El romanticismo literario y las novelas de aventuras revitalizaron la mitología de las sirenas. © Daniel Roca

¿Quién es capaz de navegar hoy en busca del canto de las sirenas? La verdad, yo no me atrevo, y tengo motivos, os lo aseguro. En el presente las sirenas se han volatilizado, han encogido la aleta, se han desescamado y no se les ve tañir una lira ni mesarse los cabellos ante un espejo. Y eso que el verano debe ser la estación más propicia para dejarse llevar por su lúbrica belleza, abandonarse a una vida bajo el mar, llena de placeres y olvido. Pero no hay señales de lo contrario.

Primero tenían alas, patas de águila, cara de mala leche y no tocaban instrumento alguno, así se le aparecieron a Ulises de camino a casa. Lo de cantar habrá que entenderlo como transmisión de información, de todo aquello que se cocía en el mundo antiguo. Por ejemplo, ¿cómo acabó la guerra de Troya?, ¿cómo está mi familia?, etc.. Así que el rey de Ítaca, que no del Itaca, se ató al mástil para escuchar en primera persona su misterio. Y nada más se nos dice en el poema homérico.

Luego llegó el Romanticismo, que nos ha hecho mucho daño a todos, la verdad. Que si la mitad de su cuerpo es de pez, que si muestran a los marinos sus pechos, que si sus cabellos oscurecen al sol, que si se enamoran de los príncipes —otra gran figura del pseudoromanticismo muy dañina—, que si su amor por los humanos las hace mortales, que un buen día dejan la vida en el mar —las hay también de ríos y lagos— para casarse y tener niños… en fin, que con los siglos se hacen honestas mujeres y se aproximan de forma sospechosa a las condiciones de una top-model actual.

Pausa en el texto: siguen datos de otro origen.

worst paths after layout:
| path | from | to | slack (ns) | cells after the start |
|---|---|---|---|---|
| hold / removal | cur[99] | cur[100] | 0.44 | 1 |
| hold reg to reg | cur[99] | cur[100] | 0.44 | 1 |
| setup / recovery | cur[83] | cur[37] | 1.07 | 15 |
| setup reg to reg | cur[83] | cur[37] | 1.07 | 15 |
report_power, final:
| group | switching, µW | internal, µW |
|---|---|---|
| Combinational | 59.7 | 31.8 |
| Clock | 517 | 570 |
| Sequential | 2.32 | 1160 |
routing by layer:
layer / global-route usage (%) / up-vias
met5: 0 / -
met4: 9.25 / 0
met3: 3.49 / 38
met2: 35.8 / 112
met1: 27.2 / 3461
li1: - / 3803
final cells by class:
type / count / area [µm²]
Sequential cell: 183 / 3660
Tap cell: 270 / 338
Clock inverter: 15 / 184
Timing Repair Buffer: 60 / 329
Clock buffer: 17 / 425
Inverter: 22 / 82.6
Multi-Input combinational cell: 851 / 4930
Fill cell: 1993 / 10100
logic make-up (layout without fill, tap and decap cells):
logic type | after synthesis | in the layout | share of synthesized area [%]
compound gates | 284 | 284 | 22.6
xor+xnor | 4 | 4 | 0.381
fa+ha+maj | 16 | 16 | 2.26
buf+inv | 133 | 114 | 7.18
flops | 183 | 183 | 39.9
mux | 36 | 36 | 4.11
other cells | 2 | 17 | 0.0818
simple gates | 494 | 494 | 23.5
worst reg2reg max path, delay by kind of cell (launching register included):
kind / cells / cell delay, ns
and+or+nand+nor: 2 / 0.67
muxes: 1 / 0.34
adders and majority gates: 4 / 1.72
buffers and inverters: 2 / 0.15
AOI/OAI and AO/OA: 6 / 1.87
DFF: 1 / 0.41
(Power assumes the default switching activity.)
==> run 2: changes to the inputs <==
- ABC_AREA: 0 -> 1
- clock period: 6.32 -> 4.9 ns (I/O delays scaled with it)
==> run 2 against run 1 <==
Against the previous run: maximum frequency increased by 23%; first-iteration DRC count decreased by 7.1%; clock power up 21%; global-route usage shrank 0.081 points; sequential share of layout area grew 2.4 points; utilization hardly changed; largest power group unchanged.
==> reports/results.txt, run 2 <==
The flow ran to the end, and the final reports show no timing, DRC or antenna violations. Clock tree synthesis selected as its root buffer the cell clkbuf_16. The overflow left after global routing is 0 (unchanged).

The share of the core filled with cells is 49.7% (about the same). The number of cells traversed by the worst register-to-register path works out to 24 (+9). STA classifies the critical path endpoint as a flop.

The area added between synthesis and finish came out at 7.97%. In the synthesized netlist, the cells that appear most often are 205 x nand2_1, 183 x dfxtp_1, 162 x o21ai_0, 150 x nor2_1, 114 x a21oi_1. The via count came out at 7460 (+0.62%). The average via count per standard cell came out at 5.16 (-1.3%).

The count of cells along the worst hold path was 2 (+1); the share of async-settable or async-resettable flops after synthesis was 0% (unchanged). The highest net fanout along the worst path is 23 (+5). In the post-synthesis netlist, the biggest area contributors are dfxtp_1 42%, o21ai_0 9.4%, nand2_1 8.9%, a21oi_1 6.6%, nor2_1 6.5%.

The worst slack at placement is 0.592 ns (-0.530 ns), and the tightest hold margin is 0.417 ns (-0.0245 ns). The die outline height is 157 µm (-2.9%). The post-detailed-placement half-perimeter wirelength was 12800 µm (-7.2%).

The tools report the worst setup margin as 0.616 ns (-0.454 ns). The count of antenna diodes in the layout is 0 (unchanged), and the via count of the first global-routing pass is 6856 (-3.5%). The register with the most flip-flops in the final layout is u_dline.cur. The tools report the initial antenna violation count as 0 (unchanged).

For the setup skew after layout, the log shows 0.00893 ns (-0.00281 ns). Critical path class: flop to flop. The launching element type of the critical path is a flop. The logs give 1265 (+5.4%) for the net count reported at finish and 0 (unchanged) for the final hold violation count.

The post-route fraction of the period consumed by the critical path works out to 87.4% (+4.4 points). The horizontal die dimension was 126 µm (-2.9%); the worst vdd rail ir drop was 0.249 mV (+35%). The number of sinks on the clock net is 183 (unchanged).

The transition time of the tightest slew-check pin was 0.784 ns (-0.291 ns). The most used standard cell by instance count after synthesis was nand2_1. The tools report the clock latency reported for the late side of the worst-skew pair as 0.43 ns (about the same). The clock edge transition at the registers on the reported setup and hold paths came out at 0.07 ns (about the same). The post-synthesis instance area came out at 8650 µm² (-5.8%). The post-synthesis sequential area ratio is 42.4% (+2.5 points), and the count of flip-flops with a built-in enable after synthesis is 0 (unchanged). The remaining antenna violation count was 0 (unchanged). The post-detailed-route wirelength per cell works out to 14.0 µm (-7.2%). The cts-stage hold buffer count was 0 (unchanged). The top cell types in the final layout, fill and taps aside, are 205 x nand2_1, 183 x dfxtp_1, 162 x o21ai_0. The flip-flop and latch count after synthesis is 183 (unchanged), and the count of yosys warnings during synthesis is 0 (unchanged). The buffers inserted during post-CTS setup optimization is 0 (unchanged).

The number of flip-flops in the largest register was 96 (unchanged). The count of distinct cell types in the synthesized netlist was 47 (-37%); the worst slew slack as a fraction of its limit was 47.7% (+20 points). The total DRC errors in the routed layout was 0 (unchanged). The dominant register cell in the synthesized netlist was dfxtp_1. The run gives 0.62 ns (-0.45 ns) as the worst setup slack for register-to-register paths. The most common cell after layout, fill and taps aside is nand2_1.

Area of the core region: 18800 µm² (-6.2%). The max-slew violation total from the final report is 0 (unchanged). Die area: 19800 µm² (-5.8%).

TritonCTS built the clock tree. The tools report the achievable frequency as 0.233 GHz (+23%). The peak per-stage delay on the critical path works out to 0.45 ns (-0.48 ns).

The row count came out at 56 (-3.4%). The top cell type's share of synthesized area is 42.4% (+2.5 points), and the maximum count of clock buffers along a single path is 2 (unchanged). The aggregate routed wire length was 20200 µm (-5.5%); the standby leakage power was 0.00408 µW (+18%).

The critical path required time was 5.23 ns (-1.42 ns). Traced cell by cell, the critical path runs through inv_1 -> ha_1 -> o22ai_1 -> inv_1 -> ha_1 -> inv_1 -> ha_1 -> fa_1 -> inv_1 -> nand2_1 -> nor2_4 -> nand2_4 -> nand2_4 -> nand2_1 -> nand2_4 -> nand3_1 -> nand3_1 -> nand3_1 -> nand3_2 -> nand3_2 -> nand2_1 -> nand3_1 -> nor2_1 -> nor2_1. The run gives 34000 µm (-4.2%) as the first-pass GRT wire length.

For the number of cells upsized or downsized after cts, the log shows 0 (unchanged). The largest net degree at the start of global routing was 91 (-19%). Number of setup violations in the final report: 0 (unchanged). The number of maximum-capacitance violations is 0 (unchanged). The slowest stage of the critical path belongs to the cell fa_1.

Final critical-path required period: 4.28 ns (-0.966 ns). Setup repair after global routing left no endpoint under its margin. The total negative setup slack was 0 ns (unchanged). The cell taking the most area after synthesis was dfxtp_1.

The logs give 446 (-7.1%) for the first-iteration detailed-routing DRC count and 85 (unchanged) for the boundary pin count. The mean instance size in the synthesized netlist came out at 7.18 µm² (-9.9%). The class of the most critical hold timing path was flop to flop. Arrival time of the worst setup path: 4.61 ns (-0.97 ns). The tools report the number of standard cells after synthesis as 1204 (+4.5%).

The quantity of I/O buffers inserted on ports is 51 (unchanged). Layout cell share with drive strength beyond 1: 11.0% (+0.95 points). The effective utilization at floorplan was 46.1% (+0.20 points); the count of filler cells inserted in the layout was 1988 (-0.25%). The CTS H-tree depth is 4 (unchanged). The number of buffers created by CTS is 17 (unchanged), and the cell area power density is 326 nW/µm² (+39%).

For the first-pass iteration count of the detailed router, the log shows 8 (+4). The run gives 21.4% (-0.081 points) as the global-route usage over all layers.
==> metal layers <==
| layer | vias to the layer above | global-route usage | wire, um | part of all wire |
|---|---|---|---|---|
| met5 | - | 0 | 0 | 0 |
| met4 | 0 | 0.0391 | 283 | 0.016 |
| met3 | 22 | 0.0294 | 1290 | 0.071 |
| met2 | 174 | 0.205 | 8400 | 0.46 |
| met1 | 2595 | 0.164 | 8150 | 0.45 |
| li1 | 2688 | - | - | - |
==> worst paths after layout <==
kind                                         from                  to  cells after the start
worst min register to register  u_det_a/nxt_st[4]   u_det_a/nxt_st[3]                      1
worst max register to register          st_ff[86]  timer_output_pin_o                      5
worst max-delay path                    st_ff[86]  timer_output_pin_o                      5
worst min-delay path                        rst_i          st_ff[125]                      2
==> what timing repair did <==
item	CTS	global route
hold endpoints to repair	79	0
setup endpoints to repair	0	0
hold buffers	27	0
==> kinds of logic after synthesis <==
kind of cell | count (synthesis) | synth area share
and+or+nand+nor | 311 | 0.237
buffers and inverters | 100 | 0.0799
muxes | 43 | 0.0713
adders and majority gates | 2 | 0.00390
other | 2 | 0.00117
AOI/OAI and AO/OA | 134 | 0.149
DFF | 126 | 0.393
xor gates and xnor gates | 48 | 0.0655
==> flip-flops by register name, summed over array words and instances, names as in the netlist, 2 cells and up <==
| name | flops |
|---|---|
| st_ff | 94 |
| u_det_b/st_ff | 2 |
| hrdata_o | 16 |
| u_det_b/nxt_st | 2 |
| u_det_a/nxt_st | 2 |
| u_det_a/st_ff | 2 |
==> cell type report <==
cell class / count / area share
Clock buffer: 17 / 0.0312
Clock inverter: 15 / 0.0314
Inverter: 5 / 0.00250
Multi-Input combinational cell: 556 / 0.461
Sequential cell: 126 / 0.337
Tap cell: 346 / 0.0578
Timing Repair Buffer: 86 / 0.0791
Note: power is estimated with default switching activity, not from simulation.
$ cat config.mk
export PLATFORM = sky130hd
export DESIGN_NAME = mcd_handler
export DESIGN_NICKNAME = d
export VERILOG_FILES = /design/src/pkg/mcd_pkg.sv /design/src/pkg/mcd_cls_if.sv /design/src/hdl/mcd_classify.sv /design/src/hdl/mcd_handler.sv
export SDC_FILE = /design/constraint.sdc
export NUM_CORES = 1
export LEC_CHECK = 0
export ABC_AREA = 1
export BUFFER_PORTS_ARGS = -buffer_cell sky130_fd_sc_hd__clkbuf_2
export CAP_MARGIN = 10
export CORE_UTILIZATION = 40
export CTS_CLUSTER_DIAMETER = 60
export DETAILED_ROUTE_END_ITERATION = 10
export PLACE_DENSITY = 0.74
export SLEW_MARGIN = 20
export SYNTH_ARGS = -nofsm -noshare
export SYNTH_HDL_FRONTEND = slang
export SYNTH_SLANG_ARGS = --single-unit
$ cat constraint.sdc
create_clock -name ref_clk -period 9.6 [get_ports ref_clk]
set_input_delay 1.92 -clock ref_clk [delete_from_list [all_inputs] [get_ports ref_clk]]
set_output_delay 1.92 -clock ref_clk [all_outputs]
set_load 0.03 [all_outputs]
## config.mk

```make
export PLATFORM = sky130hd
export DESIGN_NAME = comparator_blank_filter_ref_ctrl
export DESIGN_NICKNAME = d
export VERILOG_FILES = /design/src/rtl/cmpf_pkg.sv /design/src/rtl/cmpf_filter_core.sv /design/src/rtl/comparator_blank_filter_ref_ctrl.sv
export VERILOG_INCLUDE_DIRS = /design/src /design/src/rtl
export SDC_FILE = /design/constraint.sdc
export NUM_CORES = 1
export LEC_CHECK = 0
export ABC_AREA = 1
export CAP_MARGIN = 40
export CORE_AREA = 3 3 111 113
export DETAILED_ROUTE_END_ITERATION = 6
export DIE_AREA = 0 0 114 116
export DONT_BUFFER_PORTS = 1
export PLACE_DENSITY = 0.66
export SYNTH_ARGS = -nofsm -noshare
export SYNTH_HDL_FRONTEND = slang
export SYNTH_SLANG_ARGS = --single-unit
```

## constraint.sdc

```tcl
create_clock -name CLK -period 4.52 [get_ports CLK]
set_input_delay 0.226 -clock CLK [delete_from_list [all_inputs] [get_ports CLK]]
set_output_delay 0.226 -clock CLK [all_outputs]
set_load 0.02 [all_outputs]
```
### src/core/flh_pkg.sv
/*
 * Shared constants, types and register map of the fault history log.
 * Assumes a single 250 MHz core clock and 16-bit parameter accesses.
 */
package flh_pkg;

    // Log geometry
    localparam int LOG_DEPTH = 16;
    localparam int IDX_W = 4;
    localparam int CNT_W = 5;
    localparam logic [IDX_W-1:0] IDX_LAST = 4'hF;
    localparam logic [CNT_W-1:0] CNT_FULL = 5'h10;

    // Parameter addresses
    localparam logic [15:0] ADDR_ERASE = 16'h3B08;
    localparam logic [15:0] ADDR_REWIND = 16'h3B0A;
    localparam logic [15:0] ADDR_CODE = 16'h3C02;
    localparam logic [15:0] ADDR_SEVERITY = 16'h3C04;
    localparam logic [15:0] ADDR_TIME_HI = 16'h3C06;
    localparam logic [15:0] ADDR_TIME_LO = 16'h3C08;
    localparam logic [15:0] ADDR_CYCLES = 16'h3C0A;
    localparam logic [15:0] ADDR_ON_TIME = 16'h3C0C;
    localparam logic [15:0] ADDR_CURRENT = 16'h3C12;

    // Command value for the erase and rewind controls
    localparam logic [15:0] CMD_ONE = 16'h0001;

    // Severity classes
    localparam logic [15:0] SEV_WARN = 16'h0000;
    localparam logic [15:0] SEV_ERR_QS7 = 16'h0001;
    localparam logic [15:0] SEV_ERR_QS8 = 16'h0002;
    localparam logic [15:0] SEV_FATAL = 16'h0003;
    localparam logic [15:0] SEV_FATAL_LOCK = 16'h0004;

    // Operating state targets
    localparam logic [3:0] STATE_NONE = 4'h0;
    localparam logic [3:0] STATE_QSTOP = 4'h7;
    localparam logic [3:0] STATE_REACT = 4'h8;
    localparam logic [3:0] STATE_FAULT = 4'h9;

    // Timing
    localparam int CLK_PERIOD_NS = 4;
    localparam int SECOND_NS = 1000000000;
    localparam int CYCLES_PER_SEC = SECOND_NS / CLK_PERIOD_NS;
    localparam logic [28:0] TIME_MAX = 29'h1FFFFFFF;
    localparam logic [15:0] U16_MAX = 16'hFFFF;

    typedef enum logic [1:0] {
        ES_IDLE = 2'b01,
        ES_CLEAR = 2'b10
    } flh_erase_state_t;

    typedef struct packed {
        logic [15:0] code;
        logic [15:0] severity;
        logic [31:0] timestamp;
        logic [15:0] on_time;
        logic [15:0] current;
        logic [15:0] cycles;
    } flh_entry_t;

    typedef struct packed {
        logic req;
        logic wr;
        logic [15:0] addr;
        logic [15:0] wdata;
    } flh_param_req_t;

    typedef struct packed {
        logic ack;
        logic err;
        logic [15:0] rdata;
    } flh_param_rsp_t;

    typedef struct packed {
        logic valid;
        logic [15:0] code;
        logic [15:0] severity;
        logic [15:0] current;
    } flh_fault_t;

endpackage
--- src/verilog/porc_sync.sv ---
/*
 * Two-stage synchroniser for a bus of independent levels.
 * Assumes each bit is a slow level; no bus coherence is promised.
 */
`timescale 1ns/10ps
module porc_sync #(
  parameter int unsigned W = 1
) (
  // Clock and reset
  input  wire logic         sys_clk_in,
  input  wire logic         rst_n_in,
  // Levels
  input  wire logic [W-1:0] async_in,
  output logic      [W-1:0] sync_out
);
  logic [W-1:0] meta_ff;

  // First stage read only by the second
  always_ff @(posedge sys_clk_in or negedge rst_n_in) begin
    if (!rst_n_in) begin
      meta_ff  <= '0;
      sync_out <= '0;
    end else begin
      meta_ff  <= async_in;
      sync_out <= meta_ff;
    end
  end
endmodule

Así que, ¿dónde encontrar hoy sirenas?, ¿en las terrazas de verano?, ¿en los cruceros de lujo?, ¿en las playas apartadas donde no hay despliegue de neveras y familias al completo?, ¿en el logo de una cadena internacional de cafeterías? Tal vez se ha acabado el tiempo de las sirenas para siempre (¡snif, snif!), como todo aquello que tenga un ligero aroma a mitología y participe a partes iguales de lo onírico y lo literario. La realidad, casi siempre, es aplastante.

En mi caso, como en otras situaciones, no me acomodo a estos tiempos insulsos. Nada de cera en los oídos, ni atarme con cadenas al palo mayor de mi barco, nada de seguir los consejos de la hermosa Circe. En cuanto me tope con una sirena, abriré bien los ojos y no me perderé un detalle. No será mitad mujer mitad pez, pero seguro que su belleza será una red en la que quedaré atrapado para siempre.